Response to Reviewer #3, Comment 3H: We appreciate your suggestion to compare our results with benchmark results from the state of the art. However, we would like to clarify that after an extensive review of the literature, we found no previous work that applied deep learning models to predict the accuracy of microtasks. While there are similar studies that use machine learning models, to the best of our knowledge, this is the first work to employ deep learning for this problem. We hope that our study contributes to the advancement of the field and inspires further research in this area.
Author Response File: Author Response.pdf
Round 2
Reviewer 3 Report
The authors have satisfactorily answered all the reviewer’s comments.
They have correctly discussed, in the modified version of the article, the limits of their 95% accuracy (lines 550-552). However, this is not reported neither in the abstract nor in the conclusions’ sections. This can be misleading for the reader.
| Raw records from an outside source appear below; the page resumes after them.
$ cat src/rtl/types.sv
// types: shared flit format, checksum field layout and the checksum function.
package types;
  localparam int FLIT_W    = 32;
  localparam int CKSUM_W   = 8;
  localparam int CKSUM_LSB = 0;
  localparam int BODY_LSB  = CKSUM_LSB + CKSUM_W;
  localparam int BODY_W    = FLIT_W - BODY_LSB;
  localparam int STAGE50_DEFAULT_DEPTH = 4;
  typedef struct packed {
    logic              is_sys;
    logic [22:0]       data;
    logic [CKSUM_W-1:0] cksum;
  } flit_t;
  typedef enum logic {OREG_EMPTY, OREG_FULL} oreg_state_t;
  // Byte-wise XOR over the flit body (everything above the checksum field).
  function automatic logic [CKSUM_W-1:0] cksum_calc(input flit_t f);
    logic [BODY_W-1:0] b;
    b = {f.is_sys, f.data};
    return b[23:16] ^ b[15:8] ^ b[7:0];
  endfunction
endpackage

$ cat src/rtl/sync_fifo.sv
// sync_fifo: power-of-two circular FIFO with occupancy-based full/empty.
// Ports: clk, rst (async, active-high), i_push/i_wr_data write the tail,
// i_pop advances the head, o_rd_data shows the head, o_full/o_empty status.
// Push while full is legal only together with a pop in the same cycle.
module sync_fifo #(
  parameter int W     = 32,
  parameter int DEPTH = 4
) (
  input  logic         clk,
  input  logic         rst,
  input  logic         i_push,
  input  logic         i_pop,
  input  logic [W-1:0] i_wr_data,
  output logic [W-1:0] o_rd_data,
  output logic         o_full,
  output logic         o_empty
);
  localparam int PW = $clog2(DEPTH);
  localparam int CW = $clog2(DEPTH + 1);
  logic [W-1:0]  r_mem [DEPTH];
  logic [PW-1:0] r_wp;
  logic [PW-1:0] r_rp;
  logic [CW-1:0] r_cnt;
  always_ff @(posedge clk or posedge rst) begin
    if (rst) begin
      r_wp  <= '0;
      r_rp  <= '0;
      r_cnt <= '0;
    end else begin
      if (i_push) r_wp <= r_wp + PW'(1);
      if (i_pop) r_rp <= r_rp + PW'(1);
      r_cnt <= r_cnt + CW'(i_push) - CW'(i_pop);
    end
  end
  always_ff @(posedge clk) begin
    if (i_push) r_mem[r_wp] <= i_wr_data;
  end
  assign o_rd_data = r_mem[r_rp];
  assign o_full    = r_cnt == CW'(DEPTH);
  assign o_empty   = r_cnt == '0;
endmodule

$ cat src/rtl/stage50.sv
// stage50: router output buffer -- output register plus FIFO with valid/ready egress.
// Ports: nocclk, rst (async, active-high); in_flit_valid/in_flit from the merge
// stage (no handshake), in_ready registered back-pressure; out_flit_valid/
// out_flit/out_flit_ready to the link transmitter; occupancy counts held flits
// including the output register; drop_count saturates on overflow drops.
// Option STAGE50_CHECKSUM_CHECK_EN: reject flits whose carried checksum does
// not match, counting them in the extra cksum_err_count port.
module stage50
  import types::*;
#(
  parameter int DEPTH     = STAGE50_DEFAULT_DEPTH,
  parameter int CNT_WIDTH = 8
) (
  input  logic                      nocclk,
  input  logic                      rst,
  input  logic                      in_flit_valid,
  input  flit_t                     in_flit,
  output logic                      in_ready,
  output logic                      out_flit_valid,
  output flit_t                     out_flit,
  input  logic                      out_flit_ready,
  output logic [$clog2(DEPTH+1):0]  occupancy,
  output logic [CNT_WIDTH-1:0]      drop_count
`ifdef STAGE50_CHECKSUM_CHECK_EN
  ,
  output logic [CNT_WIDTH-1:0]      cksum_err_count
`endif
);
  localparam int OW = $clog2(DEPTH + 1) + 1;
  localparam logic [OW-1:0] SLOTS = OW'(DEPTH + 1);
  oreg_state_t          r_state;
  flit_t                r_out;
  logic [OW-1:0]        r_occ;
  logic                 r_in_ready;
  logic [CNT_WIDTH-1:0] r_drop;
  logic                 w_xfer;
  logic                 w_free;
  logic                 w_ck_ok;
  logic                 w_acc;
  logic                 w_bypass;
  logic                 w_push;
  logic                 w_pop;
  logic                 w_fifo_full;
  logic                 w_fifo_empty;
  flit_t                w_fifo_head;
  logic [OW-1:0]        w_occ_nxt;
  assign w_xfer = (r_state == OREG_FULL) && out_flit_ready;
  // A departing flit frees its slot in the same cycle.
  assign w_free = (r_occ < SLOTS) || w_xfer;
`ifdef STAGE50_CHECKSUM_CHECK_EN
  assign w_ck_ok = cksum_calc(in_flit) == in_flit.cksum;
`else
  assign w_ck_ok = 1'b1;
`endif
  assign w_acc    = in_flit_valid && w_free && w_ck_ok;
  // Bypass the FIFO when nothing older than this flit is still buffered.
  assign w_bypass = w_acc && ((r_state == OREG_EMPTY) || (w_xfer && w_fifo_empty));
  assign w_pop    = w_xfer && !w_fifo_empty;
  assign w_push   = w_acc && !w_bypass && (!w_fifo_full || w_pop);
  assign w_occ_nxt = r_occ + OW'(w_acc) - OW'(w_xfer);
  sync_fifo #(
    .W     ($bits(flit_t)),
    .DEPTH (DEPTH)
  ) u_fifo (
    .clk       (nocclk),
    .rst       (rst),
    .i_push    (w_push),
    .i_pop     (w_pop),
    .i_wr_data (in_flit),
    .o_rd_data (w_fifo_head),
    .o_full    (w_fifo_full),
    .o_empty   (w_fifo_empty)
  );
  always_ff @(posedge nocclk or posedge rst) begin
    if (rst) begin
      r_state <= OREG_EMPTY;
      r_out   <= '0;
    end else begin
      if (w_pop) r_out <= w_fifo_head;
      else if (w_bypass) r_out <= in_flit;
      r_state <= (w_pop || w_bypass || (r_state == OREG_FULL && !w_xfer)) ? OREG_FULL : OREG_EMPTY;
    end
  end
  always_ff @(posedge nocclk or posedge rst) begin
    if (rst) begin
      r_occ      <= '0;
      r_in_ready <= 1'b1;
      r_drop     <= '0;
    end else begin
      r_occ      <= w_occ_nxt;
      r_in_ready <= w_occ_nxt < SLOTS;
      if (in_flit_valid && !w_free && r_drop != '1) r_drop <= r_drop + CNT_WIDTH'(1);
    end
  end
`ifdef STAGE50_CHECKSUM_CHECK_EN
  logic [CNT_WIDTH-1:0] r_cerr;
  // Only flits that had a slot count as checksum errors; full-stage drops win.
  always_ff @(posedge nocclk or posedge rst) begin
    if (rst) r_cerr <= '0;
    else if (in_flit_valid && w_free && !w_ck_ok && r_cerr != '1) r_cerr <= r_cerr + CNT_WIDTH'(1);
  end
  assign cksum_err_count = r_cerr;
`endif
  assign out_flit_valid = r_state == OREG_FULL;
  assign out_flit       = r_out;
  assign in_ready       = r_in_ready;
  assign occupancy      = r_occ;
  assign drop_count     = r_drop;
endmodule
Please, add in both sections (abstract and conclusions) a further comment like: “While we achieved an accuracy of 95%, it's important to note that the small dataset size may limit the model's performance”. Moreover, in the conclusions the authors can also indicate that “In future work, we plan to address this limitation by collecting a larger dataset to further evaluate the model's performance and increase the confidence in the results”.
Author Response
Reviewer 3 Comment A: "The authors have satisfactorily answered all the reviewer’s comments. They have correctly discussed, in the modified version of the article, the limits of their 95% accuracy (lines 550-552). However, this is not reported neither in the abstract nor in the conclusions’ sections. This can be misleading for the reader. Please, add in both sections (abstract and conclusions) a further comment like: “While we achieved an accuracy of 95%, it's important to note that the small dataset size may limit the model's performance”. Moreover, in the conclusions the authors can also indicate that “In future work, we plan to address this limitation by collecting a larger dataset to further evaluate the model's performance andincrease the confidence in the results”." Response to Reviewer 3 Comment A: We agree with the reviewer and have added the indicated sentences to the manuscript.